アマゾンをかたり、「有料動画の未納代金がある」「支払わないと法的手続きに移行する」などとと迫る架空請求SMSが出回っているとし、消費者庁が注意を呼び掛けている。

【その他の画像】

 SMSは「有料動画の未納料金が発生しています。本日中にご連絡なき場合、法的手続きに移行いたします。アマゾン●●」という内容。書かれた電話番号に連絡すると、「動画サイトの料金が未納だ。悪質な利用者とみなされ、請求が上がっている」などと告げ、実際には存在しない未納料金の支払いを求める。

 さらに「本日中に支払わなければ民事裁判に移行する」「裁判費用に加え、自宅や職場に請求連絡し、ブラックリストに載せ、預金や財産を差し押さえる」などと告げて不安をあおり、応じない消費者には「いったん支払えば返金する」などと欺くという。
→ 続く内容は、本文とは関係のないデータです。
===== config.mk =====
export PLATFORM = sky130hd
export DESIGN_NAME = fetch_unit_flat
export DESIGN_NICKNAME = d
export VERILOG_FILES = /design/src/rtl/fetch_unit_pkg.sv /design/src/rtl/fetch_unit_if.sv /design/src/rtl/fetch_timeout_ctr.sv /design/src/rtl/fetch_unit.sv /design/src/flat_wrapper.sv
export SDC_FILE = /design/constraint.sdc
export NUM_CORES = 1
export LEC_CHECK = 0
export BUFFER_PORTS_ARGS = -buffer_cell sky130_fd_sc_hd__clkbuf_2
export CAP_MARGIN = 0
export CORE_UTILIZATION = 43
export CTS_CLUSTER_DIAMETER = 150
export DETAILED_ROUTE_END_ITERATION = 8
export PLACE_DENSITY_LB_ADDON = 0.12
export SKIP_CTS_REPAIR_TIMING = 1
export SLEW_MARGIN = 30
export SYNTH_ARGS = -nofsm -noshare
export SYNTH_HDL_FRONTEND = slang
export SYNTH_SLANG_ARGS = --single-unit

===== constraint.sdc =====
create_clock -name clk -period 4.1 [get_ports clk]
set_input_delay 1.23 -clock clk [delete_from_list [all_inputs] [get_ports clk]]
set_output_delay 1.23 -clock clk [all_outputs]
set_load 0.005 [all_outputs]

===== src/rtl/fetch_unit_pkg.sv =====
// Shared definitions for the instruction fetch sequencer: word width,
// state encoding and the state enum built on that encoding.
package fetch_unit_pkg;

    // Instruction/address word width, common with the PC and instruction memory
    localparam int WORD_W = 16;

    typedef logic [WORD_W-1:0] word_t;

    // State encoding
    localparam logic [1:0] REQ  = 2'd0;
    localparam logic [1:0] HOLD = 2'd1;
    localparam logic [1:0] HALT = 2'd2;

    typedef enum logic [1:0] {
        S_REQ  = REQ,
        S_HOLD = HOLD,
        S_HALT = HALT
    } fetch_state_e;

endpackage


===== src/rtl/fetch_unit_if.sv =====
// Instruction memory read bus: request/address out, acknowledge/data back.
// The fetch unit is the master; the instruction memory is the slave.
interface fetch_unit_if;
    import fetch_unit_pkg::*;

    logic  mem_req;
    word_t mem_addr;
    logic  mem_ack;
    word_t mem_rdata;

    modport master (
        output mem_req,
        output mem_addr,
        input  mem_ack,
        input  mem_rdata
    );

    modport slave (
        input  mem_req,
        input  mem_addr,
        output mem_ack,
        output mem_rdata
    );

endinterface


===== src/rtl/fetch_timeout_ctr.sv =====
// Wait-cycle counter for the memory acknowledge: clear has priority over
// increment, and hit flags that the count equals LIMIT.
module fetch_timeout_ctr #(
    parameter logic [7:0] LIMIT = 8'd14
) (
    input  logic clk,
    input  logic rst,
    input  logic clr,
    input  logic inc,
    output logic hit
);

    logic [7:0] count_r;

    // Count unacknowledged request cycles
    always_ff @(posedge clk) begin
        if (!rst) begin
            count_r <= 8'd0;
        end else if (clr) begin
            count_r <= 8'd0;
        end else if (inc) begin
            count_r <= count_r + 8'd1;
        end else begin
            count_r <= count_r;
        end
    end

    assign hit = (count_r == LIMIT);

endmodule


===== src/rtl/fetch_unit.sv =====
// Instruction fetch sequencer: requests the word at the current PC, latches
// it into a one-entry instruction register, hands it to decode, and drives
// the PC increment/load controls including jump redirects. A wait counter
// halts fetching with a sticky error if memory never acknowledges.
module fetch_unit
    import fetch_unit_pkg::*;
#(
    parameter int ACK_TIMEOUT = 15
) (
    input  logic                clk,
    input  logic                rst,
    input  word_t               pc_in,
    output logic                pc_inc,
    output logic                pc_write,
    output word_t               pc_load_val,
    fetch_unit_if.master        mem,
    output logic                ir_valid,
    input  logic                ir_ready,
    output word_t               ir_out,
    input  logic                jmp_valid,
    input  word_t               jmp_addr,
    input  logic                hlt,
    output logic                halted,
    output logic                fetch_err
);

    // The counter holds the number of unacked cycles already spent, so the
    // current cycle is the ACK_TIMEOUT-th one when it equals ACK_TIMEOUT-1.
    localparam logic [7:0] LAST_WAIT = 8'(ACK_TIMEOUT - 1);

    fetch_state_e state_r;
    fetch_state_e state_nxt_s;
    word_t        ir_out_r;
    logic         ir_valid_r;
    logic         halted_r;
    logic         fetch_err_r;
    logic         hlt_pend_r;

    logic         req_s;
    logic         inc_s;
    logic         write_s;
    word_t        load_val_s;
    logic         capture_s;
    logic         timeout_s;
    logic         xfer_s;
    logic         ctr_clr_s;
    logic         ctr_inc_s;
    logic         ctr_hit_s;

    fetch_timeout_ctr #(
        .LIMIT (LAST_WAIT)
    ) u_timeout_ctr (
        .clk (clk),
        .rst (rst),
        .clr (ctr_clr_s),
        .inc (ctr_inc_s),
        .hit (ctr_hit_s)
    );

    // The instruction register only holds a word while in HOLD
    assign xfer_s = ir_valid_r && ir_ready;

    // Next-state and combinational bus/PC controls; jumps take priority over everything
    always_comb begin
        state_nxt_s = state_r;
        req_s       = 1'b0;
        inc_s       = 1'b0;
        write_s     = 1'b0;
        load_val_s  = 16'h0000;
        capture_s   = 1'b0;
        timeout_s   = 1'b0;
        ctr_clr_s   = 1'b1;
        ctr_inc_s   = 1'b0;
        case (state_r)
            S_REQ: begin
                req_s = 1'b1;
                if (jmp_valid) begin
                    // Any same-cycle ack is dropped; a fresh request starts at the target
                    write_s     = 1'b1;
                    load_val_s  = jmp_addr;
                    state_nxt_s = S_REQ;
                end else if (mem.mem_ack) begin
                    capture_s   = 1'b1;
                    inc_s       = 1'b1;
                    state_nxt_s = S_HOLD;
                end else if (ctr_hit_s) begin
                    timeout_s   = 1'b1;
                    state_nxt_s = S_HALT;
                end else begin
                    ctr_clr_s   = 1'b0;
                    ctr_inc_s   = 1'b1;
                    state_nxt_s = S_REQ;
                end
            end
            S_HOLD: begin
                if (jmp_valid) begin
                    write_s     = 1'b1;
                    load_val_s  = jmp_addr;
                    state_nxt_s = S_REQ;
                end else if (xfer_s) begin
                    if (hlt || hlt_pend_r) begin
                        state_nxt_s = S_HALT;
                    end else begin
                        state_nxt_s = S_REQ;
                    end
                end else begin
                    state_nxt_s = S_HOLD;
                end
            end
            S_HALT: begin
                state_nxt_s = S_HALT;
            end
            default: begin
                state_nxt_s = S_HALT;
            end
        endcase
        // Keep the bus and PC quiet while reset is held
        if (!rst) begin
            req_s      = 1'b0;
            inc_s      = 1'b0;
            write_s    = 1'b0;
            load_val_s = 16'h0000;
        end else begin
            load_val_s = load_val_s;
        end
    end

    // State, instruction register and status flags
    always_ff @(posedge clk) begin
        if (!rst) begin
            state_r     <= S_REQ;
            ir_out_r    <= 16'h0000;
            ir_valid_r  <= 1'b0;
            halted_r    <= 1'b0;
            fetch_err_r <= 1'b0;
            hlt_pend_r  <= 1'b0;
        end else begin
            state_r     <= state_nxt_s;
            ir_valid_r  <= (state_nxt_s == S_HOLD);
            halted_r    <= (state_nxt_s == S_HALT);
            fetch_err_r <= fetch_err_r | timeout_s;
            hlt_pend_r  <= hlt_pend_r | (hlt && (state_r != S_HALT));
            if (capture_s) begin
                ir_out_r <= mem.mem_rdata;
            end else begin
                ir_out_r <= ir_out_r;
            end
        end
    end

    assign mem.mem_req  = req_s;
    assign mem.mem_addr = req_s ? pc_in : 16'h0000;
    assign pc_inc       = inc_s;
    assign pc_write     = write_s;
    assign pc_load_val  = load_val_s;
    assign ir_valid     = ir_valid_r;
    assign ir_out       = ir_out_r;
    assign halted       = halted_r;
    assign fetch_err    = fetch_err_r;

endmodule


===== src/flat_wrapper.sv =====
// flat-port wrapper written by rule: the top's interface ports become plain ports
module fetch_unit_flat import fetch_unit_pkg::*;
#(
    parameter int ACK_TIMEOUT = 15
)
  (clk, rst, pc_in, pc_inc, pc_write, pc_load_val, ir_valid, ir_ready, ir_out, jmp_valid, jmp_addr, hlt, halted, fetch_err, mem_mem_req, mem_mem_addr, mem_mem_ack, mem_mem_rdata);
  fetch_unit_if mem_i ();
  input  logic clk;
  input  logic rst;
  input  word_t pc_in;
  output logic pc_inc;
  output logic pc_write;
  output word_t pc_load_val;
  output logic ir_valid;
  input  logic ir_ready;
  output word_t ir_out;
  input  logic jmp_valid;
  input  word_t jmp_addr;
  input  logic hlt;
  output logic halted;
  output logic fetch_err;
  output wire logic [$bits(mem_i.mem_req)-1:0] mem_mem_req;
  output wire logic [$bits(mem_i.mem_addr)-1:0] mem_mem_addr;
  input wire logic [$bits(mem_i.mem_ack)-1:0] mem_mem_ack;
  input wire logic [$bits(mem_i.mem_rdata)-1:0] mem_mem_rdata;
  assign mem_mem_req = mem_i.mem_req;
  assign mem_mem_addr = mem_i.mem_addr;
  assign mem_i.mem_ack = mem_mem_ack;
  assign mem_i.mem_rdata = mem_mem_rdata;
  fetch_unit #(.ACK_TIMEOUT(ACK_TIMEOUT)) u_core (.clk(clk), .rst(rst), .pc_in(pc_in), .pc_inc(pc_inc), .pc_write(pc_write), .pc_load_val(pc_load_val), .mem(mem_i), .ir_valid(ir_valid), .ir_ready(ir_ready), .ir_out(ir_out), .jmp_valid(jmp_valid), .jmp_addr(jmp_addr), .hlt(hlt), .halted(halted), .fetch_err(fetch_err));
endmodule

==> results.py <==
metrics = {
    "route": {
        "first_iter_violations": 55,
        "num_vias": 1493,
        "drtAntennaViolNets": 0,
        "drc": 0,
        "totalWireLength_um": 3360,
        "drtPass1Iterations": 4,
        "via_per_inst": 4.59,
        "wire_per_inst_um": 10.3,
    },
    "placement": {
        "placed_cells": 317,
        "io_buffers": 107,
        "place_ws_ps": 607,
        "dp_hpwl_um": 2620,
        "gp_congestion": 0.779,
    },
    "synth": {
        "yosysTopAreaCell": "dfxtp_1",
        "yosysSeqAreaShare_pct": 40.3,
        "syn_area_um2": 1490,
        "synth_top_area_share_pct": 40.3,
        "ys_ff_latch": 30,
        "yosysUniqueCellTypes": 36,
        "ys_top_cells_by_area": "dfxtp_1 (40%), and2_1 (14%), nand2_1 (8.6%)",
        "avgSynthCellArea_um2": 8.52,
        "synth_flop_cell": "dfxtp_1",
        "postSynth.asyncResetShare_pct": 0,
        "netlist_instances": 175,
        "syn-num-nets": 231,
        "synth-edff-count": 0,
        "yosys_warnings": 0,
    },
    "die": {
        "ios": 108,
        "start_util_pct": 44.7,
        "die_h_um": 60.9,
        "die_area_um2": 3710,
        "num_rows": 21,
        "fp.dieW_um": 60.9,
        "coreArea_um2": 3340,
    },
    "critical_path": {
        "crit_family": "simple AND/OR/NAND/NOR gates",
        "worst_path_most_repeated_cell": "clkbuf_2",
        "crit_type": "input pin to primary output",
        "worstPathCellList": "clkbuf_2, nor3b_4, and3b_1, clkbuf_2",
        "cpMaxStageDelayCell": "nor3b_4",
        "ff2ff_path_depth": 3,
        "crit_path_max_incr_delay_ps": 510,
        "timing.rr.start": "u_core.state_r[1]",
        "cp.buffers_inverters": 2,
        "rrSetupSlack_ps": 2440,
        "start_kind": "input pin",
        "cp.depth": 4,
        "critical_path_arrival_ps": 2270,
        "critPathMaxFanout": 19,
        "r2r_end": "u_core.u_timeout_ctr.count_r[7]",
        "endpoint_kind": "primary output",
        "worstPathRequired_ps": 2870,
    },
    "grt": {
        "antenna_found_initial": 0,
        "grt_pass1_vias": 1153,
        "overflow": 0,
        "grt_pass1_wl_um": 4850,
        "grt_max_degree": 20,
        "grt_usage_pct": 18.0,
    },
    "clock_tree": {
        "numCtsBuffers": 5,
        "clock_sinks": 30,
        "clk_latency_ps": 330,
        "cts_root_buf": "clkbuf_4",
        "path_clk_slew_ps": 100,
        "clockBufferDepth": 2,
        "cts_tree": "yes",
        "h-tree-depth": 2,
    },
    "timing": {
        "fin_ws_ps": 604,
        "slew_viol_final": 0,
        "setup_tns_ps": 0,
        "max_slew_margin_pct": 46.3,
        "max_freq_mhz": 286,
        "final.period_utilization_pct": 85.3,
        "tightest_slew_ps": 802,
        "fin_skew_ps": 7.44,
        "post-route-min-period_ps": 3500,
        "hold_violations": 0,
        "setup_violations": 0,
        "rsz0062_at_grt": "no",
    },
    "hold_path": {
        "min_path_cells": 2,
        "worstHoldEndpoint": "u_core.ir_out[13]",
        "min_path_type": "register to register",
        "min_from": "u_core.ir_out[13]",
    },
    "run_status": {
        "status": "complete, no violations",
    },
    "finish": {
        "final_cells": 325,
        "nNetsFinal": 334,
        "layout_common_cells": "clkbuf_2 (107), nand2_1 (34), and2_1 (33)",
        "drive_gt1_share_pct": 42.7,
        "layout_commonest_cell": "clkbuf_2",
        "num_antenna_cells": 0,
        "syn_to_final_growth_pct": 39.6,
    },
    "run": {
        "drv_cap": 0,
    },
    "power": {
        "irDropWorstVdd_uv": 133,
        "power_density_nw_per_um2": 281,
        "leakagePower_uw": 0.00101,
    },
}
## how the worst max path moves through the flow
stage / from / to / slack, ps
floorplan: jmp_valid / pc_load_val[10] / 820
global placement: rst / pc_inc / 620
detailed placement: rst / pc_inc / 610
CTS: rst / pc_inc / 600
global route: rst / mem_mem_addr[2] / 520
finish: rst / pc_inc / 600
## routing by layer
metal,global-route usage [%],up-vias,part of all wire [%]
met5,0,-,0
met4,8.44,0,1.9
met3,7.04,7,3.7
met2,31.1,30,53
met1,19.2,663,41
li1,-,793,-
## worst min-delay path: cells and delay by family, from the launching register on
family | cells | cell delay (ps)
DFF | 1 | 320
AOI/OAI and AO/OA | 1 | 50
and+or+nand+nor | 1 | 50
## cell families (layout without fill, tap and decap cells)
kind of cell | after synthesis | in the layout | synth area share, %
simple gates | 98 | 98 | 37.8
xor+xnor | 2 | 2 | 1.18
buf+inv | 14 | 118 | 5.46
flops | 30 | 30 | 40.3
compound gates | 29 | 29 | 13.6
fa+ha+maj | 2 | 2 | 1.68
## sequential cells by signal, indices dropped and copies added, names as in the netlist
name                          cells
u_core.ir_out                    16
u_core.u_timeout_ctr.count_r      8
u_core.state_r                    2
u_core.fetch_err                  1
u_core.halted                     1
u_core.hlt_pend_r                 1
u_core.ir_valid                   1
## layout make-up
| type | instances | area [µm²] |
|---|---|---|
| multi-input combinational | 131 | 808 |
| clock buffer | 6 | 51.3 |
| timing repair buffer | 108 | 543 |
| fill | 345 | 1260 |
| clock inverter | 2 | 12.5 |
| tap | 46 | 57.6 |
| inverter | 2 | 7.51 |
| sequential | 30 | 601 |
## Yosys cell counts (all sizes together), types with 2 or more instances
| master | n |
|---|---|
| nand2 | 34 |
| and2 | 33 |
| dfxtp | 30 |
| a21boi | 16 |
| buf | 6 |
| clkbuf | 6 |
| nand3 | 5 |
| nor3 | 4 |
| o21ai | 4 |
| a21oi | 3 |
| nor2 | 3 |
| nor4b | 3 |
| or3 | 3 |
| a211oi | 2 |
| and3b | 2 |
| ha | 2 |
| inv | 2 |
| nor4 | 2 |
| o31a | 2 |
## stage by stage
stage	total power, µW	utilization [%]	instance area (µm²)	hold WS (ps)
6_report	584	62.4	2080	459
3_5_place_dp	409	60.4	2020	447
5_1_grt	622	62.4	2080	478
2_1_floorplan	360	-	1490	451
4_1_cts	594	62.4	2080	461
3_3_place_gp	408	60.4	2020	443
## report_power, final
part           internal, µW  switching, µW  total [µW]  leakage (µW)
Sequential              301           6.61         307      0.000244
Clock                  82.3            101         183     0.0000343
Combinational          53.1           40.2        93.3      0.000729
Total                   436            148         584       0.00101
(Power assumes the default switching activity.)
 支払いを承諾すると、Amazonギフト券をコンビニなどで購入し、番号を伝えるよう求めてくる。5万円分など高額なギフト券を、複数のコンビニに分けて購入させたり、店員に購入理由を聞かれても答えないよう求めるなど、店員から詐欺と疑われないよう誘導してくるという。また、購入の間、電話を切らせないようにするケースが多く、考える時間や公的機関に通報する余地を与えないようにしているとみられている。

 この請求元は「Amazon.co.jp」を運営するアマゾンジャパンとは無関係。詐取されたギフト券番号から使用した人を特定し、入手経緯を調べたが、使っていたのは転売で購入した人で、販売者の実体は分からなかったという。また、Amazon.co.jpの動画サービスで実際に未納が発生した場合も、SMSで料金を請求することはないという。

 消費者庁は「アマゾンの未納料金をSMSで支払え」「連絡がなければ法的手続きに移行する」「ギフト券を購入して番号を連絡しろ」などは「詐欺の手口」とし、要求には絶対に応じないよう呼び掛けている。